Christoph Fischer
The world put on paper
30.8.2020
Artist Christoph Fischer, born in 1976 in Lucerne, attended the Lucerne University of Teacher Education and subsequently the Lucerne School of Art and Design. Since 2002, he has worked as a freelance artist and illustrator, e.g. for the publications “NZZ”, “WOZ” and “Reportagen”.
In his work, an interest in the downtrodden and the underprivileged serves as a leitmotif. With works of reportage, such as “Chicago Westside” (2011) about an impoverished district and “On the Long Bench” (2012) about Bahnhofsplatz Lucerne, he deliberately draws our attention to the faces of people on the fringes of society. His sensitive no-frills portraits are loaded with stories, arousing interest and empathy. At a busy Lucerne roundabout, there stands further evidence of Christoph Fischer’s focus on such subject matter. Here, he spent years observing the street sweeper Heinz Gilli from his studio and, in 2016, created a monumental concrete sculpture for him and the residents of this neighbourhood plagued by noise.
Besides working, Fischer often goes on long cycling trips. In 2010, a several-month tour took him from Chicago to San Francisco. Slow prolonged muscle-powered travel and precise observation are to be found all throughout his biography and inspire his work, for instance when he photographed animals that had been run over in the USA and laid them down as a sad sequence in “Roadkill Road”.
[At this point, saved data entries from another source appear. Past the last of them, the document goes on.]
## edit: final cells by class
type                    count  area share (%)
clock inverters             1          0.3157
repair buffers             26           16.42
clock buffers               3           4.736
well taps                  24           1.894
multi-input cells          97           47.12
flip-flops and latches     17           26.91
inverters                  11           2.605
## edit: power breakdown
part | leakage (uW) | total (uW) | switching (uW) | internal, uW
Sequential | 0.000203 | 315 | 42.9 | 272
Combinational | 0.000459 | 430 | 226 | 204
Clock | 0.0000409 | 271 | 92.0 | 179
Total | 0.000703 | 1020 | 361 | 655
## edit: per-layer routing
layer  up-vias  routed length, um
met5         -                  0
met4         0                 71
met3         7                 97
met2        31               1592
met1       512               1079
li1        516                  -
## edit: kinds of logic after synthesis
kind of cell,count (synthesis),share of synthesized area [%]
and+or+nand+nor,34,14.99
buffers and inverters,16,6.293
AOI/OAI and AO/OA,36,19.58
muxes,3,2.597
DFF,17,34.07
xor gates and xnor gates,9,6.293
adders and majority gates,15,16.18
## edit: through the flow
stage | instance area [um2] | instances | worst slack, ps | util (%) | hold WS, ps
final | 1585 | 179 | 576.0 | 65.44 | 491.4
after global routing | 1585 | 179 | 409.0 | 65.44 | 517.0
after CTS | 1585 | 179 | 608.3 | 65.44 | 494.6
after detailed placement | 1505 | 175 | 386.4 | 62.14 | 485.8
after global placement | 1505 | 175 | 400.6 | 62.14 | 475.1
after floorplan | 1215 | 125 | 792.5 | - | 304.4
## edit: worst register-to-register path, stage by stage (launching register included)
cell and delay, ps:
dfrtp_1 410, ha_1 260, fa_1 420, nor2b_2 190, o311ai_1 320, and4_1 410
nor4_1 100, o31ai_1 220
==> src/rtl/mmio_io_hub.sv <==
// Memory-mapped IO hub: switch bank, LED register, scanned seven-segment display, debounced button.
// Optional interrupt enable register and irq output are built only when IO_HUB_IRQ_EN is defined.
module mmio_io_hub #(
   parameter int          SW_W         = 16,
   parameter int          LED_W        = 16,
   parameter int          DIGITS       = 8,
   parameter int          DEBOUNCE_CYC = 200000,
   parameter int          SCAN_CYC     = 25000,
   parameter logic [31:0] BASE_ADDR    = 32'hFFFF_FC00
) (
   input  logic              clk,
   input  logic              rst,
   input  logic [31:0]       addr,
   input  logic              wen,
   input  logic              ren,
   input  logic [31:0]       wdata,
   output logic [31:0]       rdata,
   input  logic [SW_W-1:0]   sw_in,
   input  logic              btn_in,
   output logic [LED_W-1:0]  led_out,
   output logic [DIGITS-1:0] seg_an,
   output logic [7:0]        seg_cat,
   output logic              irq
);

   localparam int          DB_W     = $clog2(DEBOUNCE_CYC);
   localparam int          DIV_W    = $clog2(SCAN_CYC);
   localparam logic [31:0] LED_MASK = (LED_W >= 32) ? 32'hFFFF_FFFF : ((32'd1 << LED_W) - 32'd1);
   localparam logic [31:0] VAL_MASK = (DIGITS >= 8) ? 32'hFFFF_FFFF : ((32'd1 << (4 * DIGITS)) - 32'd1);
   localparam logic [31:0] DIG_MASK = (32'd1 << DIGITS) - 32'd1;
   localparam logic [31:0] CTL_MASK = DIG_MASK | (DIG_MASK << 8);

   logic             hit;
   logic [7:0]       off;
   logic             we_stat, we_led, we_val, we_ctl;
   logic [31:0]      sw_ext, sw_m, sw_s;
   logic             btn_m, btn_s, btn_db;
   logic [DB_W-1:0]  db_cnt;
   logic             db_done, db_rise, evt_clr;
   logic             evt;
   logic [7:0]       evt_cnt;
   logic [31:0]      led_q, segval_q, segctl_q;
   logic [DIV_W-1:0] div_q;
   logic             scan_tc, scan_run;
   logic [2:0]       idx_q, idx_n;
   logic [7:0]       blank_v, dp_v;
   logic [3:0]       nib;
   logic [DIGITS-1:0] an_n;
   logic [7:0]       cat_n;
   logic             irqen_rd;
   logic             unused_addr;

   assign unused_addr = ^addr[1:0];

   assign hit     = (addr[31:8] == BASE_ADDR[31:8]);
   assign off     = {addr[7:2], 2'b00};
   assign we_stat = wen && hit && (off == 8'h04);
   assign we_led  = wen && hit && (off == 8'h10);
   assign we_val  = wen && hit && (off == 8'h20);
   assign we_ctl  = wen && hit && (off == 8'h24);

   always_comb begin
      sw_ext = '0;
      sw_ext[SW_W-1:0] = sw_in;
   end

   assign db_done = (btn_s != btn_db) && (db_cnt == DB_W'(DEBOUNCE_CYC - 1));
   assign db_rise = db_done && btn_s;
   assign evt_clr = we_stat && wdata[0];

   assign scan_tc = (div_q == DIV_W'(SCAN_CYC - 1));

   // The first terminal count after reset lights digit 0; later ones advance the index.
   always_comb begin
      idx_n = idx_q;
      if (scan_tc) begin
         if (!scan_run || idx_q == 3'(DIGITS - 1))
            idx_n = 3'd0;
         else
            idx_n = idx_q + 3'd1;
      end
   end

   function automatic logic [6:0] hex7(input logic [3:0] v);
      case (v)
         4'h0: hex7 = 7'b1000000;
         4'h1: hex7 = 7'b1111001;
         4'h2: hex7 = 7'b0100100;
         4'h3: hex7 = 7'b0110000;
         4'h4: hex7 = 7'b0011001;
         4'h5: hex7 = 7'b0010010;
         4'h6: hex7 = 7'b0000010;
         4'h7: hex7 = 7'b1111000;
         4'h8: hex7 = 7'b0000000;
         4'h9: hex7 = 7'b0010000;
         4'hA: hex7 = 7'b0001000;
         4'hB: hex7 = 7'b0000011;
         4'hC: hex7 = 7'b1000110;
         4'hD: hex7 = 7'b0100001;
         4'hE: hex7 = 7'b0000110;
         default: hex7 = 7'b0001110;
      endcase
   endfunction

   assign blank_v = segctl_q[7:0];
   assign dp_v    = segctl_q[15:8];

   always_comb begin
      nib   = segval_q[{idx_n, 2'b00} +: 4];
      an_n  = '1;
      cat_n = 8'hFF;
      if (!blank_v[idx_n]) begin
         for (int k = 0; k < DIGITS; k++)
            an_n[k] = (idx_n != 3'(k));
         cat_n = {~dp_v[idx_n], hex7(nib)};
      end
   end

   always_ff @(posedge clk) begin
      if (rst) begin
         sw_m     <= '0;
         sw_s     <= '0;
         btn_m    <= 1'b0;
         btn_s    <= 1'b0;
         btn_db   <= 1'b0;
         db_cnt   <= '0;
         evt      <= 1'b0;
         evt_cnt  <= 8'd0;
         led_q    <= '0;
         segval_q <= '0;
         segctl_q <= '0;
         div_q    <= '0;
         idx_q    <= 3'd0;
         scan_run <= 1'b0;
         seg_an   <= '1;
         seg_cat  <= 8'hFF;
      end else begin
         sw_m  <= sw_ext;
         sw_s  <= sw_m;
         btn_m <= btn_in;
         btn_s <= btn_m;

         if (btn_s == btn_db)
            db_cnt <= '0;
         else if (db_done) begin
            db_cnt <= '0;
            btn_db <= btn_s;
         end else
            db_cnt <= db_cnt + 1'b1;

         // A new event outranks a simultaneous software clear.
         if (db_rise) begin
            evt     <= 1'b1;
            evt_cnt <= evt_cnt + 8'd1;
         end else if (evt_clr)
            evt <= 1'b0;

         if (we_led) led_q    <= wdata & LED_MASK;
         if (we_val) segval_q <= wdata & VAL_MASK;
         if (we_ctl) segctl_q <= wdata & CTL_MASK;

         if (scan_tc) begin
            div_q    <= '0;
            idx_q    <= idx_n;
            scan_run <= 1'b1;
            seg_an   <= an_n;
            seg_cat  <= cat_n;
         end else
            div_q <= div_q + 1'b1;
      end
   end

   assign led_out = led_q[LED_W-1:0];

`ifdef IO_HUB_IRQ_EN
   logic we_irqen, irqen_q, irq_q;

   assign we_irqen = wen && hit && (off == 8'h08);

   always_ff @(posedge clk) begin
      if (rst) begin
         irqen_q <= 1'b0;
         irq_q   <= 1'b0;
      end else begin
         if (we_irqen) irqen_q <= wdata[0];
         irq_q <= evt & irqen_q;
      end
   end

   assign irqen_rd = irqen_q;
   assign irq      = irq_q;
`else
   assign irqen_rd = 1'b0;
   assign irq      = 1'b0;
`endif

   always_comb begin
      rdata = '0;
      if (ren && hit) begin
         case (off)
            8'h00:   rdata = sw_s;
            8'h04:   rdata = {22'b0, evt_cnt, btn_db, evt};
            8'h08:   rdata = {31'b0, irqen_rd};
            8'h10:   rdata = led_q;
            8'h20:   rdata = segval_q;
            8'h24:   rdata = segctl_q;
            default: rdata = '0;
         endcase
      end
   end

endmodule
The oeuvre of this artist, who was awarded the 2019 German-Speaking Swiss Cities’ Comics Scholarship, is presented at Cartoonmuseum Basel in its full breadth, including the first ever presentation of drawings selected from hundreds of sketched dreams. These visions also appear in While I Was Sleeping, a Christoph Merian Verlag publication, released to coincide with the exhibition.